** Problem details **
Going down the listing below, print exactly each line from the one with "is_fi_q <= 1'b0;" up to and including the one with "clears them immediately.", and skip the rest.

** Input for this task **

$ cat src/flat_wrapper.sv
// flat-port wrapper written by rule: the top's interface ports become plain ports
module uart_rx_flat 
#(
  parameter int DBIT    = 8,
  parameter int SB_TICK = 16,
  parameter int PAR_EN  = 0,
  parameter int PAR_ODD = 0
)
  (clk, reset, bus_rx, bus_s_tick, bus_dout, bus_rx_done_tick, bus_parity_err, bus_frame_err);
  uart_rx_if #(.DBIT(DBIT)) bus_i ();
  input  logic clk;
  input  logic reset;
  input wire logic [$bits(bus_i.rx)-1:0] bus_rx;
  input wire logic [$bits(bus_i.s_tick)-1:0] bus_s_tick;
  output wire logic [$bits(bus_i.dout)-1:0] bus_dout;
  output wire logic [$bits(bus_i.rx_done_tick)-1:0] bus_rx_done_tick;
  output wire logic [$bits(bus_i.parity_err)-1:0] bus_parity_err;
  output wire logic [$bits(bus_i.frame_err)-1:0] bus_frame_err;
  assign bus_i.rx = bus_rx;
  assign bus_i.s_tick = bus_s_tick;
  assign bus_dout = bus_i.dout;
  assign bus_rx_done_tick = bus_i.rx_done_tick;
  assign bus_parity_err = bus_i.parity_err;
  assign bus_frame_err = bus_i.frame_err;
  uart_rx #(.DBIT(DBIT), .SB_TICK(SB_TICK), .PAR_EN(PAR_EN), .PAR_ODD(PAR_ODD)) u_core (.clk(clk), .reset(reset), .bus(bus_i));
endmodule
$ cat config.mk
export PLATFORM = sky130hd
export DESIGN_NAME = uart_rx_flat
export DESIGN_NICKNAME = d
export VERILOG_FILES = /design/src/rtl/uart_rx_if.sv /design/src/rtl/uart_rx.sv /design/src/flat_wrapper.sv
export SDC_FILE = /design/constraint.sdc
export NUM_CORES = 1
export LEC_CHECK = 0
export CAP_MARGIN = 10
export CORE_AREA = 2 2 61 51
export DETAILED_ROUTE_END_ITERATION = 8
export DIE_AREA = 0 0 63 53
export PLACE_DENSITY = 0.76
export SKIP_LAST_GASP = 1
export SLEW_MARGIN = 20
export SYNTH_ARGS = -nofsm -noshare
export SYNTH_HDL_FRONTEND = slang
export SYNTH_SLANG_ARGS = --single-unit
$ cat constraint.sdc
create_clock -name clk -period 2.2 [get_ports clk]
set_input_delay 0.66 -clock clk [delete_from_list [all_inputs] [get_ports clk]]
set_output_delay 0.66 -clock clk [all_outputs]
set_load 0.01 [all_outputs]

==

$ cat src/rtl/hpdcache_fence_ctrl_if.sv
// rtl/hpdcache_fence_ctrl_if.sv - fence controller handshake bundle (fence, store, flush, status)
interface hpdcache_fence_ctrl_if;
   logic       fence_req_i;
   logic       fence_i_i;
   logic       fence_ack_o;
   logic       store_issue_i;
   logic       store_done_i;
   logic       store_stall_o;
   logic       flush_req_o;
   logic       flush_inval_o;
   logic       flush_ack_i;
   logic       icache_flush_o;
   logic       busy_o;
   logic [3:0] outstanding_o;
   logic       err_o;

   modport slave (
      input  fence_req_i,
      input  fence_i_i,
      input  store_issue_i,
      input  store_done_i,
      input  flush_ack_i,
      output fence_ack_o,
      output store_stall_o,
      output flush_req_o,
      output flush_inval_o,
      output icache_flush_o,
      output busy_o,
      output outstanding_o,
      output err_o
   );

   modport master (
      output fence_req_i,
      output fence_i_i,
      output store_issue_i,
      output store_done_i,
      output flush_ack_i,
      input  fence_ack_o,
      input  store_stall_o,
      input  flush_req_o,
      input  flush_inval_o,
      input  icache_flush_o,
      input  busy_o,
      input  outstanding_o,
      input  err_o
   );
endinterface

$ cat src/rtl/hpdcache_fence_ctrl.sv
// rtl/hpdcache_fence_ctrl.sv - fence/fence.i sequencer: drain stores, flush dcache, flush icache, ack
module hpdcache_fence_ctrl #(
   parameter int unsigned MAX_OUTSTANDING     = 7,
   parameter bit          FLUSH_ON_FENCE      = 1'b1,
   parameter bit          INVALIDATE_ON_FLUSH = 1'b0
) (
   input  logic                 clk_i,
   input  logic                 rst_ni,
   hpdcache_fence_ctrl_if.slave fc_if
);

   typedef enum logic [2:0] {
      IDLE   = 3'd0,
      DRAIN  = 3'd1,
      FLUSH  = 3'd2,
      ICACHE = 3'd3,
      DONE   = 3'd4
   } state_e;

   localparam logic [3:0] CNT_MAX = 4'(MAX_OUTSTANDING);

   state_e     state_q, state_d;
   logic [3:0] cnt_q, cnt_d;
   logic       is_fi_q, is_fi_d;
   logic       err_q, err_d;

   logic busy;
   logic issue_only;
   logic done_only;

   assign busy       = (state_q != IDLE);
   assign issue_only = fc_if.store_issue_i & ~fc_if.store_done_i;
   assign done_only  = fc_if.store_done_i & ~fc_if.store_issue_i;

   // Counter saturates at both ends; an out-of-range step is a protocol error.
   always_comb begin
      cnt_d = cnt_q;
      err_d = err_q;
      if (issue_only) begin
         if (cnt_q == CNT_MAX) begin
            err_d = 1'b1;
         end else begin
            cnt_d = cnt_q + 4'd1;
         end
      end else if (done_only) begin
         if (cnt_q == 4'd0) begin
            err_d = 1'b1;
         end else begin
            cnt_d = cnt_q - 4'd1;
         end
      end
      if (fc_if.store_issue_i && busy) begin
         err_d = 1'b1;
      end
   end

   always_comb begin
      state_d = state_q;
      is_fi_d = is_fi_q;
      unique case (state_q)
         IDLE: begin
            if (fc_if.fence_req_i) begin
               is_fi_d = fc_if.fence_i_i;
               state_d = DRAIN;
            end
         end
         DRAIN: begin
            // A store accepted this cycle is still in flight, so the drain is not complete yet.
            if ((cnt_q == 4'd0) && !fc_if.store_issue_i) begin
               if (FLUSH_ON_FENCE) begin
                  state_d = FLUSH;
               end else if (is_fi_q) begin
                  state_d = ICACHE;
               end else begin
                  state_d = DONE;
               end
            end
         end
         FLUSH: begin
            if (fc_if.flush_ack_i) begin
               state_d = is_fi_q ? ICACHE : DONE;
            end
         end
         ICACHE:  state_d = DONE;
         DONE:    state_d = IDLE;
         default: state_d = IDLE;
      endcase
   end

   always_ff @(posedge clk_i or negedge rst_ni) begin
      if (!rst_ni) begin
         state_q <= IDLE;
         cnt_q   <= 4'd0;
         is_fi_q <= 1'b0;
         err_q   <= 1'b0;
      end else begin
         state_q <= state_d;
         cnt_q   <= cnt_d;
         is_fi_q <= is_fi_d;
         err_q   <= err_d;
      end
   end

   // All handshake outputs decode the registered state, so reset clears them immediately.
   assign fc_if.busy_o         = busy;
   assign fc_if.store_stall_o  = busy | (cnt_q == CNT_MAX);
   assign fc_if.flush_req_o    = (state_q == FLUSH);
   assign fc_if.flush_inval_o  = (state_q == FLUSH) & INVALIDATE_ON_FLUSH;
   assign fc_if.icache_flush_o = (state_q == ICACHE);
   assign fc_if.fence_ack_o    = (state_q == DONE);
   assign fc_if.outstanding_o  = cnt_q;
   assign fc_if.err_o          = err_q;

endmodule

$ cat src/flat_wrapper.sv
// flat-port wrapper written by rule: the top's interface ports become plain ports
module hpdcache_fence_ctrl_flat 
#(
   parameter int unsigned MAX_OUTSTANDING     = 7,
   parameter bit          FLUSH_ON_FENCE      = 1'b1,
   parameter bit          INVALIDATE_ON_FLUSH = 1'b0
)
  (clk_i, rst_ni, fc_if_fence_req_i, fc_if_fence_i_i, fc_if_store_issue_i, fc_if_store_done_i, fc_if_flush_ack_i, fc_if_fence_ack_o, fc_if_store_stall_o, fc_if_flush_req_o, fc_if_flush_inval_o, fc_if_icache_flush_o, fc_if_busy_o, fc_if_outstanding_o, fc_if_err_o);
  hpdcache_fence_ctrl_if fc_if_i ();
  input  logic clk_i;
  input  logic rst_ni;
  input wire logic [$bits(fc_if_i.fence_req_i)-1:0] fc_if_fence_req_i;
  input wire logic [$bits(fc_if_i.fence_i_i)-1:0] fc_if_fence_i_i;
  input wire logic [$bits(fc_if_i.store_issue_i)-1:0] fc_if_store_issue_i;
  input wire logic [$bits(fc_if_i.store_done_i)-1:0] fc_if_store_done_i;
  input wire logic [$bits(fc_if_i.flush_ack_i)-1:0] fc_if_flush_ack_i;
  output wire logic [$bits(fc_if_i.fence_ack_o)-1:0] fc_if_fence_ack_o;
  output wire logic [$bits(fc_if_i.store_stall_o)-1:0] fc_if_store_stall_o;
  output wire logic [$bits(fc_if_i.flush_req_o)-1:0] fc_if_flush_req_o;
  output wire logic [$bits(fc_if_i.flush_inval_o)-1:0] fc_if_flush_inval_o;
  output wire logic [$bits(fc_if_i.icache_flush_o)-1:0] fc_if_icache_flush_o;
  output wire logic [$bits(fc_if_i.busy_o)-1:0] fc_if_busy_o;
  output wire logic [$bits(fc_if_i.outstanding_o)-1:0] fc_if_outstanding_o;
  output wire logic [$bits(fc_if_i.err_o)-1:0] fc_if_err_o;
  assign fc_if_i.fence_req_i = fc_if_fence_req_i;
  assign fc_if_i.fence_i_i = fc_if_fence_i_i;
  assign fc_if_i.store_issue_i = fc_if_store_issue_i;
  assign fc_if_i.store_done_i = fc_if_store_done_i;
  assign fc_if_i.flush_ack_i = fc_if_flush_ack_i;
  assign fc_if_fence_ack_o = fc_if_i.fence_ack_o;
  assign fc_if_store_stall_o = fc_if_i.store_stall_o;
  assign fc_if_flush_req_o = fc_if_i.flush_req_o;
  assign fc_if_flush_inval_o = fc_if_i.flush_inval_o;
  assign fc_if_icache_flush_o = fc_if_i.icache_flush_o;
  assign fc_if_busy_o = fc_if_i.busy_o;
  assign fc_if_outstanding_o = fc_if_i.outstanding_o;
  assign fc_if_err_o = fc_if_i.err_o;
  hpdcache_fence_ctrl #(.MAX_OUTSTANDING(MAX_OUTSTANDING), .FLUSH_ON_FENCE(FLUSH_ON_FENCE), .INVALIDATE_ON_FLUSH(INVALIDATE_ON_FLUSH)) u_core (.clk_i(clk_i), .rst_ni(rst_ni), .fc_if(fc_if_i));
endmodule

** Written answer **
         is_fi_q <= 1'b0;
         err_q   <= 1'b0;
      end else begin
         state_q <= state_d;
         cnt_q   <= cnt_d;
         is_fi_q <= is_fi_d;
         err_q   <= err_d;
      end
   end

   // All handshake outputs decode the registered state, so reset clears them immediately.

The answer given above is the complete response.